Attaching runbooks to correlated incident context

Runbooks are significantly more useful when they arrive with incident context already populated. A runbook that starts with "here is the specific pod that OOMKilled, here is the namespace, here is the config change that preceded it, here is the last time this same pattern fired" requires far less initial investigation than a runbook that starts from scratch.

This is why runbook links in the correlated incident card matter. When an alert fires and the correlated incident already contains the relevant service names, the preceding config change, and the topology context, the runbook can reference those fields directly. "Run this command against the service named in the incident title" is better than "run this command against the payment-api service" because it works even if the runbook is being consulted for a different service that matched the same alert pattern.

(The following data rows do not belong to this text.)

### config.mk
export PLATFORM = sky130hd
export DESIGN_NAME = crr_cell
export DESIGN_NICKNAME = d
export VERILOG_FILES = /design/src/rtl/crr_pkg.sv /design/src/rtl/crr_cell.sv
export SDC_FILE = /design/constraint.sdc
export NUM_CORES = 1
export LEC_CHECK = 0
export BUFFER_PORTS_ARGS = -buffer_cell sky130_fd_sc_hd__buf_2
export CELL_PAD_IN_SITES_DETAIL_PLACEMENT = 0
export CELL_PAD_IN_SITES_GLOBAL_PLACEMENT = 1
export CORE_MARGIN = 1.5
export CORE_UTILIZATION = 41
export DETAILED_ROUTE_END_ITERATION = 8
export HOLD_SLACK_MARGIN = 0.08
export PLACE_DENSITY = 0.9
export RECOVER_POWER = 100
export REMOVE_ABC_BUFFERS = 1
export SYNTH_ARGS = -nofsm -noshare
export SYNTH_HDL_FRONTEND = slang
export SYNTH_SLANG_ARGS = --single-unit
### constraint.sdc
create_clock -name clk_i -period 1 [get_ports clk_i]
set_clock_uncertainty 0.05 [all_clocks]
set_input_delay 0.2 -clock clk_i [delete_from_list [all_inputs] [get_ports clk_i]]
set_output_delay 0.2 -clock clk_i [all_outputs]
set_load 0.1 [all_outputs]
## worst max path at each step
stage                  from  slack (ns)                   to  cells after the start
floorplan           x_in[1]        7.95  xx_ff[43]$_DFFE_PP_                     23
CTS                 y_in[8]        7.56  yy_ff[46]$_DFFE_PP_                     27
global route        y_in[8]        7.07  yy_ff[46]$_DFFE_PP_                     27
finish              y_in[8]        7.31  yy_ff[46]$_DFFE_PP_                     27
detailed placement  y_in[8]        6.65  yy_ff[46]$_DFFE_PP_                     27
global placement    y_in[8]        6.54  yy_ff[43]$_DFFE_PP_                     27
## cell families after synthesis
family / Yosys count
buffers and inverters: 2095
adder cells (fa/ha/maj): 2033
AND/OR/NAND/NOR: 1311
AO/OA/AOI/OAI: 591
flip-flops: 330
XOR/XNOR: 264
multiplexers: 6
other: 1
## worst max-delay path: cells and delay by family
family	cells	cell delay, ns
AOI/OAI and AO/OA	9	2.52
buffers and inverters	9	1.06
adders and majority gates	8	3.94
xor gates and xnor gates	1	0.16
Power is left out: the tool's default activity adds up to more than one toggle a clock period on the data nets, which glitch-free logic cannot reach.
--- config.mk ---
export PLATFORM = sky130hd
export DESIGN_NAME = integer_to_ascii_radix_top
export DESIGN_NICKNAME = d
export VERILOG_FILES = /design/src/hw/rtl/iar_pkg.sv /design/src/hw/rtl/integer_to_ascii_radix_top.sv
export SDC_FILE = /design/constraint.sdc
export NUM_CORES = 1
export LEC_CHECK = 0
export BUFFER_PORTS_ARGS = -buffer_cell sky130_fd_sc_hd__buf_2
export CELL_PAD_IN_SITES_DETAIL_PLACEMENT = 1
export CELL_PAD_IN_SITES_GLOBAL_PLACEMENT = 1
export CORE_ASPECT_RATIO = 1.2
export CORE_UTILIZATION = 44
export CTS_BUF_LIST = sky130_fd_sc_hd__clkbuf_4 sky130_fd_sc_hd__clkbuf_8
export CTS_CLUSTER_DIAMETER = 120
export DETAILED_ROUTE_END_ITERATION = 10
export PLACE_DENSITY = 0.87
export SLEW_MARGIN = 10
export SYNTH_ARGS = -nofsm -noshare
export SYNTH_HDL_FRONTEND = slang
export SYNTH_SLANG_ARGS = --single-unit
export TNS_END_PERCENT = 5
--- constraint.sdc ---
create_clock -name clk -period 4.8 [get_ports clk]
set_input_delay 0.24 -clock clk [delete_from_list [all_inputs] [get_ports clk]]
set_output_delay 0.24 -clock clk [all_outputs]
set_load 0.02 [all_outputs]
$ cat src/rtl/tlif_pkg.sv
// ----------------------------------------------------------------------------
// tlif_pkg
// Shared types and byte codes for the telnet line input filter: the command
// record passed from the parser front end to the echo back end.
// ----------------------------------------------------------------------------
package tlif_pkg;

  // telnet protocol bytes
  localparam logic [7:0] ByteIac  = 8'd255;
  localparam logic [7:0] ByteWill = 8'd251;
  localparam logic [7:0] ByteWont = 8'd252;
  localparam logic [7:0] ByteDo   = 8'd253;
  localparam logic [7:0] ByteDont = 8'd254;
  localparam logic [7:0] ByteEcho = 8'd1;

  // terminal and line editing bytes
  localparam logic [7:0] ByteEsc    = 8'd27;
  localparam logic [7:0] ByteDel    = 8'd127;
  localparam logic [7:0] ByteBs     = 8'd8;
  localparam logic [7:0] ByteCr     = 8'd13;
  localparam logic [7:0] ByteLf     = 8'd10;
  localparam logic [7:0] ByteSpace  = 8'd32;
  localparam logic [7:0] ByteBrack  = 8'h5B;  // '['
  localparam logic [7:0] ByteOne    = 8'h31;  // '1'
  localparam logic [7:0] ByteThree  = 8'h33;  // '3'
  localparam logic [7:0] ByteUpperO = 8'h4F;  // 'O'

  // line event codes on the result channel
  localparam logic [1:0] EvNone  = 2'd0;
  localparam logic [1:0] EvChar  = 2'd1;
  localparam logic [1:0] EvErase = 2'd2;
  localparam logic [1:0] EvEol   = 2'd3;

  // escape history depth
  localparam int unsigned HistDepth = 4;

  // command queue geometry
  localparam int unsigned QDepth = 2;
  localparam int unsigned QPtrW  = $clog2(QDepth);
  localparam int unsigned QCntW  = $clog2(QDepth + 1);

  // line length as reported on the result channel
  localparam int unsigned LenOutW = 9;

  typedef enum logic [1:0] {
    CMD_CHAR,
    CMD_ERASE,
    CMD_EOL
  } cmd_kind_e;

  // one classified line edit waiting for the back end
  typedef struct packed {
    cmd_kind_e            kind;
    logic [7:0]           ch;
    logic                 echo;
    logic                 peer_echo;
    logic [LenOutW-1:0]   line_len;
  } cmd_t;

endpackage
## config.mk

```make
export PLATFORM = sky130hd
export DESIGN_NAME = trimmed_mean_sample_filter_flat
export DESIGN_NICKNAME = d
export VERILOG_FILES = /design/src/tmsf_pkg.sv /design/src/tmsf_if.sv /design/src/tmsf_cell.sv /design/src/tmsf_accum.sv /design/src/trimmed_mean_sample_filter.sv /design/src/flat_wrapper.sv
export SDC_FILE = /design/constraint.sdc
export NUM_CORES = 1
export LEC_CHECK = 0
export BUFFER_PORTS_ARGS = -buffer_cell sky130_fd_sc_hd__buf_2
export CAP_MARGIN = 10
export CORE_MARGIN = 2
export CORE_UTILIZATION = 38
export DETAILED_ROUTE_END_ITERATION = 6
export GPL_TIMING_DRIVEN = 0
export SKIP_CTS_REPAIR_TIMING = 1
export SLEW_MARGIN = 20
export SYNTH_ARGS = -nofsm -noshare
export SYNTH_HDL_FRONTEND = slang
export SYNTH_SLANG_ARGS = --single-unit
export TNS_END_PERCENT = 50
```

## constraint.sdc

```tcl
create_clock -name clk -period 20.6 [get_ports clk]
set_input_delay 1.03 -clock clk [delete_from_list [all_inputs] [get_ports clk]]
set_output_delay 1.03 -clock clk [all_outputs]
set_load 0.005 [all_outputs]
```
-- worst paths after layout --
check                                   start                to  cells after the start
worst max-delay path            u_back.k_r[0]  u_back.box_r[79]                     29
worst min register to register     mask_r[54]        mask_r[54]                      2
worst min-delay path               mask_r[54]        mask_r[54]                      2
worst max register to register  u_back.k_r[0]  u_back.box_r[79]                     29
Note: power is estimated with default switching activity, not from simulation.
**config.mk**
```make
export PLATFORM = sky130hd
export DESIGN_NAME = k_nearest_sample_select_core
export DESIGN_NICKNAME = d
export VERILOG_FILES = /design/src/rtl/kns_pkg.sv /design/src/rtl/kns_dist.sv /design/src/rtl/kns_cell.sv /design/src/rtl/k_nearest_sample_select_core.sv
export SDC_FILE = /design/constraint.sdc
export NUM_CORES = 2
export LEC_CHECK = 0
export ABC_AREA = 1
export BUFFER_PORTS_ARGS = -buffer_cell sky130_fd_sc_hd__buf_2
export CAP_MARGIN = 20
export CORE_MARGIN = 2
export CORE_UTILIZATION = 60
export DETAILED_ROUTE_END_ITERATION = 10
export PLACE_DENSITY = 0.85
export SLEW_MARGIN = 20
export SYNTH_ARGS = -nofsm -noshare
export SYNTH_HDL_FRONTEND = slang
export SYNTH_SLANG_ARGS = --single-unit
export TNS_END_PERCENT = 30
```
**constraint.sdc**
```tcl
create_clock -name clk -period 8.3 [get_ports clk]
set_input_delay 1.66 -clock clk [delete_from_list [all_inputs] [get_ports clk]]
set_output_delay 1.66 -clock clk [all_outputs]
set_load 0.02 [all_outputs]
```
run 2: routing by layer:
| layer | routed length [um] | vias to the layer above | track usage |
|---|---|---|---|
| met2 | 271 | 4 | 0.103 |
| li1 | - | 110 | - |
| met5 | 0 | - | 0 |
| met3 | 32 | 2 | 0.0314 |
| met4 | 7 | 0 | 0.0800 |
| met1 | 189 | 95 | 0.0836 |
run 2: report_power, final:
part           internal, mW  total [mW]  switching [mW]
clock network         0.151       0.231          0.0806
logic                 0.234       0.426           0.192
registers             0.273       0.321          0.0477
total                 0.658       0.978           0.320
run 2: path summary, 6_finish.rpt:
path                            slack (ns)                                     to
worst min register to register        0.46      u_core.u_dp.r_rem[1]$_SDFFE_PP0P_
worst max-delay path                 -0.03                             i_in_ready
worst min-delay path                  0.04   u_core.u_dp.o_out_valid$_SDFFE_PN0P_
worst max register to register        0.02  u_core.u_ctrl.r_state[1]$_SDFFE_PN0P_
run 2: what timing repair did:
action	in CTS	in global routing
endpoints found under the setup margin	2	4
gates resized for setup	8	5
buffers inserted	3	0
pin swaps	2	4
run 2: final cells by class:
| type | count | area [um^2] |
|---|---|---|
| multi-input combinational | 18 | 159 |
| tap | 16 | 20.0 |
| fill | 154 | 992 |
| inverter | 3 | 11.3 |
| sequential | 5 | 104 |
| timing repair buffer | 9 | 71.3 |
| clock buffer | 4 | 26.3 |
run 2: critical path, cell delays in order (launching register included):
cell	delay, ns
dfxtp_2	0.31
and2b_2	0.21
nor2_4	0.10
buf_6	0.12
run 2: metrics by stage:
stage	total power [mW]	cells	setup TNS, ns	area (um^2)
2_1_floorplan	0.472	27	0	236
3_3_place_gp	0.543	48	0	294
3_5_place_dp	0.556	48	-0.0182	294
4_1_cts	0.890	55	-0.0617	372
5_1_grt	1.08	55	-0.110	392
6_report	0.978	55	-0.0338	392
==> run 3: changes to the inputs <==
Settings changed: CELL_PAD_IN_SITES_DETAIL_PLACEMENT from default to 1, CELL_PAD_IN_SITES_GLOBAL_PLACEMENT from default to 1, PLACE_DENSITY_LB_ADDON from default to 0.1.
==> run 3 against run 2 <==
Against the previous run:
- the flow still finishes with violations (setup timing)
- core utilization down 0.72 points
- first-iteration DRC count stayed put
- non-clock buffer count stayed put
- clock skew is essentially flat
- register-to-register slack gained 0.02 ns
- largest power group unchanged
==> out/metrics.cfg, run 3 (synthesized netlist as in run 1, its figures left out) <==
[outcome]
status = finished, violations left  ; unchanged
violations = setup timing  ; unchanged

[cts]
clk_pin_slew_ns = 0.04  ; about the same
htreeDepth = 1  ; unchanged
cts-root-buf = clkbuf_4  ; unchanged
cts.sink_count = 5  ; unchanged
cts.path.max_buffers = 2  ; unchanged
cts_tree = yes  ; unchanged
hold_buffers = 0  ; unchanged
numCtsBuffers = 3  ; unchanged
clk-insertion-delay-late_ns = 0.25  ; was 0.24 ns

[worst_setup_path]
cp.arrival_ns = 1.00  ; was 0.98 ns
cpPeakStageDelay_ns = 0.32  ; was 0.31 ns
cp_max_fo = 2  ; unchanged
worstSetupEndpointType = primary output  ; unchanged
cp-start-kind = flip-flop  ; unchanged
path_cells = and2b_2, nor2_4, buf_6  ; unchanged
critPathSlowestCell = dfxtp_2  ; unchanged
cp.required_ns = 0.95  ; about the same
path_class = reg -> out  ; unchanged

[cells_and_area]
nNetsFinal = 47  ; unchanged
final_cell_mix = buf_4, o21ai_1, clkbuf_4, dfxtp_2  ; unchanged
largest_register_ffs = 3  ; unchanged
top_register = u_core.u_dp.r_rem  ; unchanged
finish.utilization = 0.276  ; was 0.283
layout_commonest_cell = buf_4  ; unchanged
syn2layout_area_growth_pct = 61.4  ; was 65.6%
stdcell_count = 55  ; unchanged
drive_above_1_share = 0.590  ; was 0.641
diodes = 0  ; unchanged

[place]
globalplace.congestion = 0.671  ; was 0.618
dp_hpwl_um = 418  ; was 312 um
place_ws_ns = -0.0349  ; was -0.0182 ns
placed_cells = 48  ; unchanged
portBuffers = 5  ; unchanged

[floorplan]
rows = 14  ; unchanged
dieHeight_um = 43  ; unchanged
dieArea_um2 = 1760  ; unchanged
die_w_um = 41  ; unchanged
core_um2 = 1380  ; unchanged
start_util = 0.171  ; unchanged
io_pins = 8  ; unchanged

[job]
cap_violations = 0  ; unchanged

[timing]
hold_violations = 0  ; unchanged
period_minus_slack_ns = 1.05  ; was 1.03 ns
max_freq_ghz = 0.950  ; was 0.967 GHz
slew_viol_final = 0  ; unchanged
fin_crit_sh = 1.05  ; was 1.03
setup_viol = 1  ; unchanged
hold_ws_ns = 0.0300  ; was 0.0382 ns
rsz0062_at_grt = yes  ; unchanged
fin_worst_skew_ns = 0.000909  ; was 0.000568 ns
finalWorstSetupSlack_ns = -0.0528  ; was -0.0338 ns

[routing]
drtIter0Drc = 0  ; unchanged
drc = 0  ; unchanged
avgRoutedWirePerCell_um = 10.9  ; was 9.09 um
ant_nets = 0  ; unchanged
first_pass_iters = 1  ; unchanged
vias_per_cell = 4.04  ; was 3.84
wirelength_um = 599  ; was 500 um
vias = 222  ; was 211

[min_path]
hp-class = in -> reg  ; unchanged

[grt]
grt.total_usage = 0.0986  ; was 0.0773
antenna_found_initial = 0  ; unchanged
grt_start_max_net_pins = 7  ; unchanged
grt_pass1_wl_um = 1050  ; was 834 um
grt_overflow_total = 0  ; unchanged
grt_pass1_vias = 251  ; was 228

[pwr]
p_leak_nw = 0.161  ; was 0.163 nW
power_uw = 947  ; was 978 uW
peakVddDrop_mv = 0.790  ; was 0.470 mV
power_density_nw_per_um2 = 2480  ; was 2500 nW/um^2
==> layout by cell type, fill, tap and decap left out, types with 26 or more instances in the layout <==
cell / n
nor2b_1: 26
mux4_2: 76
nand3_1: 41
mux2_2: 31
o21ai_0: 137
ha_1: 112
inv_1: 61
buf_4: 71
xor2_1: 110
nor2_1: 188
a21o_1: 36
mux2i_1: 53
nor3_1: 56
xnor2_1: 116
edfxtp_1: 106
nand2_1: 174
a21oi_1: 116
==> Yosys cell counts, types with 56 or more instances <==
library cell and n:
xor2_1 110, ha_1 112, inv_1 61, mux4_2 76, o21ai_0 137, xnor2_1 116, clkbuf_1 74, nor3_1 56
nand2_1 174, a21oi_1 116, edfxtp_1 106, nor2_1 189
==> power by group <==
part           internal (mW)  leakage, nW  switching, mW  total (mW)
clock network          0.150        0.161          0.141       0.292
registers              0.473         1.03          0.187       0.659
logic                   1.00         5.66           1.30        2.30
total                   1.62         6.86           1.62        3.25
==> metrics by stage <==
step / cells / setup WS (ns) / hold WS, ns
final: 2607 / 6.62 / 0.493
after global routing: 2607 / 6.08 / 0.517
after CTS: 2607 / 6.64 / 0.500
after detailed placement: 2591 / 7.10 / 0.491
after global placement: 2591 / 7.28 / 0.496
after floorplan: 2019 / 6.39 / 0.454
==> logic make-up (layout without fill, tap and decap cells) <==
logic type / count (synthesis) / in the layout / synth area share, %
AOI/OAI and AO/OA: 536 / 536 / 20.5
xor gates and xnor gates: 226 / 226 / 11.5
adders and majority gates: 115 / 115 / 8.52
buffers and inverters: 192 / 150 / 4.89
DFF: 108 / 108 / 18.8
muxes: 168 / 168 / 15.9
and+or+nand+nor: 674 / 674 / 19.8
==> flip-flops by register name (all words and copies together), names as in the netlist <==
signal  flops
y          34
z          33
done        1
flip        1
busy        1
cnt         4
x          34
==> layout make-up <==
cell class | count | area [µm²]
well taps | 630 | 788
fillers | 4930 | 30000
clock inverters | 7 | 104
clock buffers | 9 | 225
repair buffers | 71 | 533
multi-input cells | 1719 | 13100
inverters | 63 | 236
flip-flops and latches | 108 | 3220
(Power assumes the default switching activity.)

Runbooks that are built to receive incident context — parameterized with service name, namespace, and incident timestamp — are more reusable than runbooks hardcoded to a specific service. They're also more likely to be maintained, because they're being actively used across multiple services rather than sitting dormant for the one specific scenario they were written for.

The escalation decision: make it explicit

One of the most common on-call failure modes is delayed escalation: an engineer follows a runbook's troubleshooting steps for 40 minutes before concluding they need more help, when the escalation threshold was crossed at minute 10. Clear escalation criteria prevent this. The runbook should specify: "If Step 2 doesn't resolve the issue within 5 minutes, escalate to the database on-call. If you cannot run Step 1 because of access issues, escalate immediately."

Escalation criteria work best when they're time-bounded rather than outcome-bounded. "Escalate if you can't find the cause" leaves the engineer to judge when they've looked hard enough. "Escalate if the service hasn't recovered after 10 minutes from the start of this runbook" gives a clear trigger that doesn't require the engineer to assess their own investigation quality under pressure.

Keeping runbooks alive

Runbooks go stale when they're not connected to the incident workflow. If accessing and using a runbook is a manual step that requires knowing the runbook exists and finding it in a documentation system, most engineers won't do it consistently. If the runbook link surfaces automatically in the correlated incident card — because it's associated with the alert pattern in your alerting system — it becomes a natural part of the workflow.

The second maintenance driver is post-incident review. After every incident where a runbook was consulted, the postmortem should include a one-sentence assessment: did the runbook help? If not, why not? This review doesn't have to be exhaustive — just a pass/fail with a short note. Over time, runbooks that consistently fail get updated. The correlation between "runbook was consulted, incident resolved quickly" and "runbook was not consulted or didn't help, incident resolution took longer than expected" is a useful proxy for runbook quality. If you track it, you'll know which runbooks need investment and which ones are working.